| speaker: | Veljko Zlatic Institute of Physics, Zagreb, Croatia |
| time: | Tu., 14.08, 9:00-10:00 |
We describe various facets of the Kondo effect in the case of intermetallic compounds with Ce, Eu, and Yb ions. The low-temperature behavior is explained by the N-fold degenerate periodic Anderson model which is solved by dynamical mean field theory (DMFT). This provides the Kondo temperature, TK, and leads to Fermi liquid (FL) behavior at temperatures below TK. Above the coherent FL regime (T > TK), we approximate the periodic Anderson model by an effective single impurity Anderson model in which the conduction electrons scatter incoherently off 4f states with internal structure. The influence of the degeneracy and the crystalline electrical field (CF) on the crossover from the high-temperature local-moment phase to the low-temperature Fermi liquid phase is explained. The overall description of the problem is obtained by interpolating between the FL solution, valid for T < TK, and the "poor man's" solution to the impurity problem, valid for T > TK.

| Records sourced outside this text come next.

--- src/rtl/ahb_decoder_pkg.sv ---
// Shared AHB-Lite encodings and helpers for the address decoder and its default slave.
package ahb_pkg;

    localparam logic [1:0] HTRANS_IDLE   = 2'b00;
    localparam logic [1:0] HTRANS_BUSY   = 2'b01;
    localparam logic [1:0] HTRANS_NONSEQ = 2'b10;
    localparam logic [1:0] HTRANS_SEQ    = 2'b11;

    localparam logic HRESP_OKAY  = 1'b0;
    localparam logic HRESP_ERROR = 1'b1;

    typedef enum logic [1:0] {
        DSEL_NONE = 2'd0,
        DSEL_RAM  = 2'd1,
        DSEL_ROM  = 2'd2
    } dsel_t;

    typedef enum logic [1:0] {
        DFLT_IDLE = 2'd0,
        DFLT_ERR1 = 2'd1,
        DFLT_ERR2 = 2'd2
    } dflt_state_t;

    // Unsigned offset compare also rejects addresses below base (they wrap high).
    function automatic logic in_region(input logic [31:0] addr,
                                       input logic [31:0] base,
                                       input logic [31:0] size);
        logic [31:0] off;
        off = addr - base;
        return (off < size);
    endfunction

    function automatic logic [7:0] sat_inc8(input logic [7:0] v);
        return (v == 8'hFF) ? v : v + 8'd1;
    endfunction

endpackage

--- src/rtl/ahb_decoder_if.sv ---
// Bus-side signals between the AHB-Lite master, ahb_mux and the address decoder.
interface ahb_decoder_if;

    logic [31:0] haddr;
    logic [1:0]  htrans;
    logic        hready_mux;
    logic        hresp_mux;
    logic        hsel_inst;
    logic        hsel_data;
    logic        muxsel;
    logic        hready;
    logic        hresp;

    modport master (
        output haddr, htrans, hready_mux, hresp_mux,
        input  hsel_inst, hsel_data, muxsel, hready, hresp
    );

    modport slave (
        input  haddr, htrans, hready_mux, hresp_mux,
        output hsel_inst, hsel_data, muxsel, hready, hresp
    );

endinterface

--- src/rtl/ahb_default_slave.sv ---
// Default slave for unmapped addresses: two-cycle ERROR response plus error capture.
module ahb_default_slave
    import ahb_pkg::*;
(
    input  logic        clk,
    input  logic        n_rst,
    input  logic        accept_unmapped,
    input  logic [31:0] haddr,
    output logic        hready_dflt,
    output logic        hresp_dflt,
    output logic [31:0] err_addr,
    output logic [7:0]  err_count
);

    dflt_state_t state_q;
    logic        hready_q;
    logic        hresp_q;
    logic [31:0] err_addr_q;
    logic [7:0]  err_count_q;

    // accept_unmapped can only be high in IDLE or ERR2, where the slave drives hready=1.
    always_ff @(posedge clk or negedge n_rst) begin
        if (!n_rst) begin
            state_q     <= DFLT_IDLE;
            hready_q    <= 1'b1;
            hresp_q     <= HRESP_OKAY;
            err_addr_q  <= '0;
            err_count_q <= '0;
        end else begin
            case (state_q)
                DFLT_IDLE: begin
                    if (accept_unmapped) begin
                        state_q  <= DFLT_ERR1;
                        hready_q <= 1'b0;
                        hresp_q  <= HRESP_ERROR;
                    end
                end
                DFLT_ERR1: begin
                    state_q  <= DFLT_ERR2;
                    hready_q <= 1'b1;
                    hresp_q  <= HRESP_ERROR;
                end
                DFLT_ERR2: begin
                    if (accept_unmapped) begin
                        state_q  <= DFLT_ERR1;
                        hready_q <= 1'b0;
                        hresp_q  <= HRESP_ERROR;
                    end else begin
                        state_q  <= DFLT_IDLE;
                        hready_q <= 1'b1;
                        hresp_q  <= HRESP_OKAY;
                    end
                end
                default: begin
                    state_q  <= DFLT_IDLE;
                    hready_q <= 1'b1;
                    hresp_q  <= HRESP_OKAY;
                end
            endcase

            if (accept_unmapped) begin
                err_addr_q  <= haddr;
                err_count_q <= sat_inc8(err_count_q);
            end
        end
    end

    assign hready_dflt = hready_q;
    assign hresp_dflt  = hresp_q;
    assign err_addr    = err_addr_q;
    assign err_count   = err_count_q;

endmodule

--- src/rtl/ahb_decoder.sv ---
// AHB-Lite address decoder: ROM/RAM selects, data-phase owner register and final
// hready/hresp mux including the default slave.
module ahb_decoder
    import ahb_pkg::*;
#(
    parameter logic [31:0] ROM_BASE = 32'h0000_0000,
    parameter logic [31:0] ROM_SIZE = 32'h0000_8000,
    parameter logic [31:0] RAM_BASE = 32'h2000_0000,
    parameter logic [31:0] RAM_SIZE = 32'h0001_0000
) (
    input  logic         clk,
    input  logic         n_rst,
    ahb_decoder_if.slave bus,
    output logic [31:0]  err_addr,
    output logic [7:0]   err_count
);

    logic  rom_hit;
    logic  ram_hit;
    logic  trans_valid;
    logic  accept;
    logic  accept_unmapped;
    logic  hready_dflt;
    logic  hresp_dflt;
    dsel_t dsel_q;
    dsel_t dsel_d;

    assign rom_hit     = in_region(bus.haddr, ROM_BASE, ROM_SIZE);
    assign ram_hit     = in_region(bus.haddr, RAM_BASE, RAM_SIZE) & ~rom_hit;
    assign trans_valid = (bus.htrans == HTRANS_NONSEQ) || (bus.htrans == HTRANS_SEQ);

    assign bus.hsel_inst = rom_hit;
    assign bus.hsel_data = ram_hit;

    // Final hready doubles as the address-acceptance strobe.
    assign accept          = bus.hready;
    assign accept_unmapped = accept & trans_valid & ~rom_hit & ~ram_hit;

    always_comb begin
        dsel_d = dsel_q;
        if (accept) begin
            if (rom_hit)      dsel_d = DSEL_ROM;
            else if (ram_hit) dsel_d = DSEL_RAM;
            else              dsel_d = DSEL_NONE;
        end
    end

    always_ff @(posedge clk or negedge n_rst) begin
        if (!n_rst) dsel_q <= DSEL_NONE;
        else        dsel_q <= dsel_d;
    end

    assign bus.muxsel = (dsel_q == DSEL_ROM);

    // The only combinational path from ahb_mux is this pass-through.
    assign bus.hready = (dsel_q == DSEL_NONE) ? hready_dflt : bus.hready_mux;
    assign bus.hresp  = (dsel_q == DSEL_NONE) ? hresp_dflt  : bus.hresp_mux;

    ahb_default_slave u_dflt (
        .clk             (clk),
        .n_rst           (n_rst),
        .accept_unmapped (accept_unmapped),
        .haddr           (bus.haddr),
        .hready_dflt     (hready_dflt),
        .hresp_dflt      (hresp_dflt),
        .err_addr        (err_addr),
        .err_count       (err_count)
    );

endmodule

--- src/flat_wrapper.sv ---
// flat-port wrapper written by rule: the top's interface ports become plain ports
module ahb_decoder_flat import ahb_pkg::*;
#(
    parameter logic [31:0] ROM_BASE = 32'h0000_0000,
    parameter logic [31:0] ROM_SIZE = 32'h0000_8000,
    parameter logic [31:0] RAM_BASE = 32'h2000_0000,
    parameter logic [31:0] RAM_SIZE = 32'h0001_0000
)
  (clk, n_rst, err_addr, err_count, bus_haddr, bus_htrans, bus_hready_mux, bus_hresp_mux, bus_hsel_inst, bus_hsel_data, bus_muxsel, bus_hready, bus_hresp);
  ahb_decoder_if bus_i ();
  input  logic clk;
  input  logic n_rst;
  output logic [31:0] err_addr;
  output logic [7:0] err_count;
  input wire logic [$bits(bus_i.haddr)-1:0] bus_haddr;
  input wire logic [$bits(bus_i.htrans)-1:0] bus_htrans;
  input wire logic [$bits(bus_i.hready_mux)-1:0] bus_hready_mux;
  input wire logic [$bits(bus_i.hresp_mux)-1:0] bus_hresp_mux;
  output wire logic [$bits(bus_i.hsel_inst)-1:0] bus_hsel_inst;
  output wire logic [$bits(bus_i.hsel_data)-1:0] bus_hsel_data;
  output wire logic [$bits(bus_i.muxsel)-1:0] bus_muxsel;
  output wire logic [$bits(bus_i.hready)-1:0] bus_hready;
  output wire logic [$bits(bus_i.hresp)-1:0] bus_hresp;
  assign bus_i.haddr = bus_haddr;
  assign bus_i.htrans = bus_htrans;
  assign bus_i.hready_mux = bus_hready_mux;
  assign bus_i.hresp_mux = bus_hresp_mux;
  assign bus_hsel_inst = bus_i.hsel_inst;
  assign bus_hsel_data = bus_i.hsel_data;
  assign bus_muxsel = bus_i.muxsel;
  assign bus_hready = bus_i.hready;
  assign bus_hresp = bus_i.hresp;
  ahb_decoder #(.ROM_BASE(ROM_BASE), .ROM_SIZE(ROM_SIZE), .RAM_BASE(RAM_BASE), .RAM_SIZE(RAM_SIZE)) u_core (.clk(clk), .n_rst(n_rst), .bus(bus_i), .err_addr(err_addr), .err_count(err_count));
endmodule
--- config.mk ---
export PLATFORM = sky130hd
export DESIGN_NAME = ahb_decoder_flat
export DESIGN_NICKNAME = d
export VERILOG_FILES = /design/src/rtl/ahb_decoder_pkg.sv /design/src/rtl/ahb_decoder_if.sv /design/src/rtl/ahb_default_slave.sv /design/src/rtl/ahb_decoder.sv /design/src/flat_wrapper.sv
export SDC_FILE = /design/constraint.sdc
export NUM_CORES = 1
export LEC_CHECK = 0
export ABC_AREA = 0
export CAP_MARGIN = 20
export CORE_ASPECT_RATIO = 0.7
export CORE_MARGIN = 10
export CORE_UTILIZATION = 45
export DETAILED_ROUTE_END_ITERATION = 7
export PLACE_DENSITY_LB_ADDON = 0.08
export SLEW_MARGIN = 20
export SYNTH_ARGS = -nofsm -noshare
export SYNTH_HDL_FRONTEND = slang
export SYNTH_SLANG_ARGS = --single-unit
--- constraint.sdc ---
create_clock -name clk -period 2.9 [get_ports clk]
set_input_delay 0.29 -clock clk [delete_from_list [all_inputs] [get_ports clk]]
set_output_delay 0.29 -clock clk [all_outputs]
set_load 0.02 [all_outputs]
==> metrics.md <==
| Metric | Value |
|---|---|
| Outcome | finished with violations |
| Failing checks | negative hold slack |
| Final setup fails | 0 |
| Synth top area cells | dfrtp_1 59%, mux2_2 20%, xor2_1 2.3% |
| Crit-path most repeated cell | clkdlybuf4s50_1 |
| Hold Path Class | primary input to asynchronous set/reset pin |
| Hold Vio Cnt, Final | 9 |
| Crit path largest cell delay | 670 ps |
| Pleak | 1.20 nW |
| Critical path fanouts, max | 4 |
| Slew Limit Headroom | about three fifths |
| Cell taking the most area after synthesis | dfrtp_1 |
| Clock root cell | clkbuf_8 |
| Post-route ant nets | 0 |
| Unrepaired setup endpoints after global routing | false |
| Core Area | about 0.0040 mm² |
| Crit path cell chain | clkdlybuf4s50_1 -> nor4_1 -> nand4_1 -> nor2b_1 -> clkdlybuf4s50_1 |
| Post-Place Setup Slack | 179 ps |
| Global route total overflow | 0 |
| Commonest non-fill, non-tap cell in the layout | clkdlybuf4s50_1 |
| H-Tree Depth | 2 |
| Power per Cell Area | about 1100 mW/mm² |
| Mapped cell area | 0.00191 mm² |
| Via count | 1391 |
| Critical path's slowest cell | clkdlybuf4s50_1 |
| Post-DP HPWL | about 3800 µm |
| Post-Route Setup TNS | 0 ps |
| Final-layout fill cell count | 285 |
| Met3 wire length | 514 µm |
| #FFs+latches synth | 46 |
| Mean Syn Cell Area | ~14 µm² |
| Post-synthesis sequential area ratio | 60.2% |
| Proportion of layout cells with a drive suffix above 1 | 22.0% |
| Vias in the first global route | 1512 |
| Post-detailed-routing wire length | 4850 µm |
| Clock slew at reported path FFs | 80 ps |
| Synth top area share | 58.9% |
| Initial Util | 47.6% |
| Slew Viols, Final | 0 |
| Hold-fix buffer count after cts | 0 |
| Tightest Pin Transition | 579 ps |
| WL met2 | 2140 µm |
| Antenna Cells | 0 |
| P&R area growth vs syn | 52.3% |
| Max-Cap Viols | 0 |
| Gpl congestion | 0.785 |
| Worst path bufs/invs | 2 |
| Post-CTS sizing | 0 |
| Row cnt | 19 |
| Final net count | about 270 |
| Highest Signal Layer | met4 |
| First-pass GRT wire length | approximately 8000 µm |
| Via density | 4.99 |
| Worst hold slack | -12.4 ps |
| Unique cell type count in the Yosys netlist | 26 |
| Met1 WL | 2160 µm |
| Fin util | 72.5% |
| Kind of critical path | primary input to primary output |
| Total CTS buffers | 5 |
| Setup Fix Bufs, Post-CTS | 0 |
| CTS tree | built |
| Clk sinks | 46 |
| Router iterations before antenna repair | 4 |
| Final period utilization | 89.2% |
| Final Critical Period | 2590 ps |
| Crit path DAT | between 2000 and 2500 ps |
| Flop-to-flop setup slack | 1000 ps |
| Avg WL per Cell | 17.4 µm |
| Worst Skew | approximately 3.6 ps |
| Worst-case clock buffer depth | 2 |
| Final worst-path setup slack | 312 ps |
| CP Data Required Time | ~2600 ps |
| IO buf count | 81 |
| GRT Util Overall | 13.7% |
| Die width | 97.9 µm |
| Commonest cells after routing, fill and taps aside | 80 x clkdlybuf4s50_1, 45 x dfrtp_1, 34 x mux2_2 |
| Crit path max-delay family | buffers and inverters |
| Max VDD drop | between 0.6 and 0.7 mV |
| Worst-skew pair later-pin latency | 290 ps |
| Drc violations | 0 |
| Pin count of the biggest net entering global routing | 47 |
| Fmax | 386 MHz |
| Number of DRC markers in iteration 0 | 25 |
| Vert. Die Dim | between 70 and 80 µm |
| Critical path endpoint category | primary output |
| Pwr Total | 0.00308 W |
| Synthesized Nets | 180 |
| Die area | 0.00730 mm² |
| I/O pins | 83 |
| Worst setup SP type | primary input |
| Gate Count Post-Synth | 140 |
| Antenna violations before repair | 0 |
| Ys Warns | 0 |
-- final timing paths --
| check | endpoint | startpoint | cells after the start |
|---|---|---|---|
| max reg2reg | u_core.u_dflt.err_addr[31]$_DFFE_PN0N_ | u_core.dsel_q[1]$_DFFE_PN0P_ | 5 |
| min reg2reg | u_core.u_dflt.state_q[1]$_DFFE_PN0P_ | u_core.u_dflt.state_q[1]$_DFFE_PN0P_ | 1 |
| max | bus_hsel_inst | bus_haddr[20] | 5 |
| min in group clk | u_core.u_dflt.state_q[1]$_DFFE_PN0P_ | u_core.u_dflt.state_q[1]$_DFFE_PN0P_ | 1 |
| min | u_core.u_dflt.err_addr[29]$_DFFE_PN0N_ | n_rst | 1 |
| max in group asynchronous | u_core.u_dflt.err_count[5]$_DFFE_PN0P_ | n_rst | 1 |
-- cell usage after synthesis (all sizes together) --
cell type and number:
and2 1, nand3b 1, nor2 10, o21bai 1, o22ai 1, xor2 5
nand4 2, nand3 4, nor4b 1, mux2 34, nand2 4, a21oi 2
inv 3, o221a 1, o221ai 1, a31oi 1, nor3 3, dfstp 1
o21ai 2, ha 2, nor4 5, buf 4, xnor2 2, dfrtp 45
nor2b 4
-- cells by family after synthesis --
group | share of synthesized area (%)
xor+xnor | 3.20
buf+inv | 1.77
mux | 20.0
flops | 60.2
fa+ha+maj | 1.31
compound gates | 3.79
simple gates | 9.68
-- area by class of cell --
type / instances / area, µm² / area share (%)
clock buffers: 8 / 110 / 3.78
inverters: 3 / 11.3 / 0.387
multi-input cells: 87 / 738 / 25.3
flip-flops and latches: 46 / 1150 / 39.6
well taps: 52 / 65.1 / 2.23
repair buffers: 83 / 836 / 28.7
-- layer usage --
layer / vias up / track usage [%]
li1: 670 / -
met1: 664 / 16.2
met2: 53 / 21.4
met3: 4 / 8.23
met4: 0 / 2.89
met5: - / 0
-- metrics by stage --
| step | cell area [µm²] | instances | hold WS, ps |
|---|---|---|---|
| 6_report | 2910 | 279 | -12.4 |
| 4_1_cts | 2910 | 279 | 196 |
| 2_1_floorplan | 1910 | 140 | -5.59 |
| 5_1_grt | 2910 | 279 | 9.01 |
| 3_5_place_dp | 2800 | 271 | 478 |
| 3_3_place_gp | 2800 | 271 | 445 |
-- worst reg2reg max path, cell delays in order (launching register included) --
cell,delay [ps]
dfrtp_1,400
nor2_1,210
nor2b_1,140
o221ai_4,430
buf_4,270
mux2_2,340
-- registers in the layout, indices dropped and copies added (netlist names) --
name and flops:
u_core.u_dflt.state_q 2, u_core.u_dflt.err_count 8, u_core.dsel_q 2, u_core.u_dflt.err_addr 32
u_core.u_dflt.hresp_dflt 1, u_core.u_dflt.hready_dflt 1
-- report_power, final --
part | switching (W) | internal [W] | total (W)
sequential | 0.000176 | 0.000937 | 0.00111
combinational | 0.000714 | 0.000808 | 0.00152
clock | 0.000202 | 0.000241 | 0.000442
Power figures use the tool's default switching activity.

The results obtained are compared with experimental observations on thermal transport. Thermoelectrics with strongly correlated electrons are interesting, because they often exhibit huge thermoelectric power S(T), which varies rapidly with temperature, pressure and doping. It is hoped that strongly correlated thermoelectrics might be useful for low temperature cooling devices.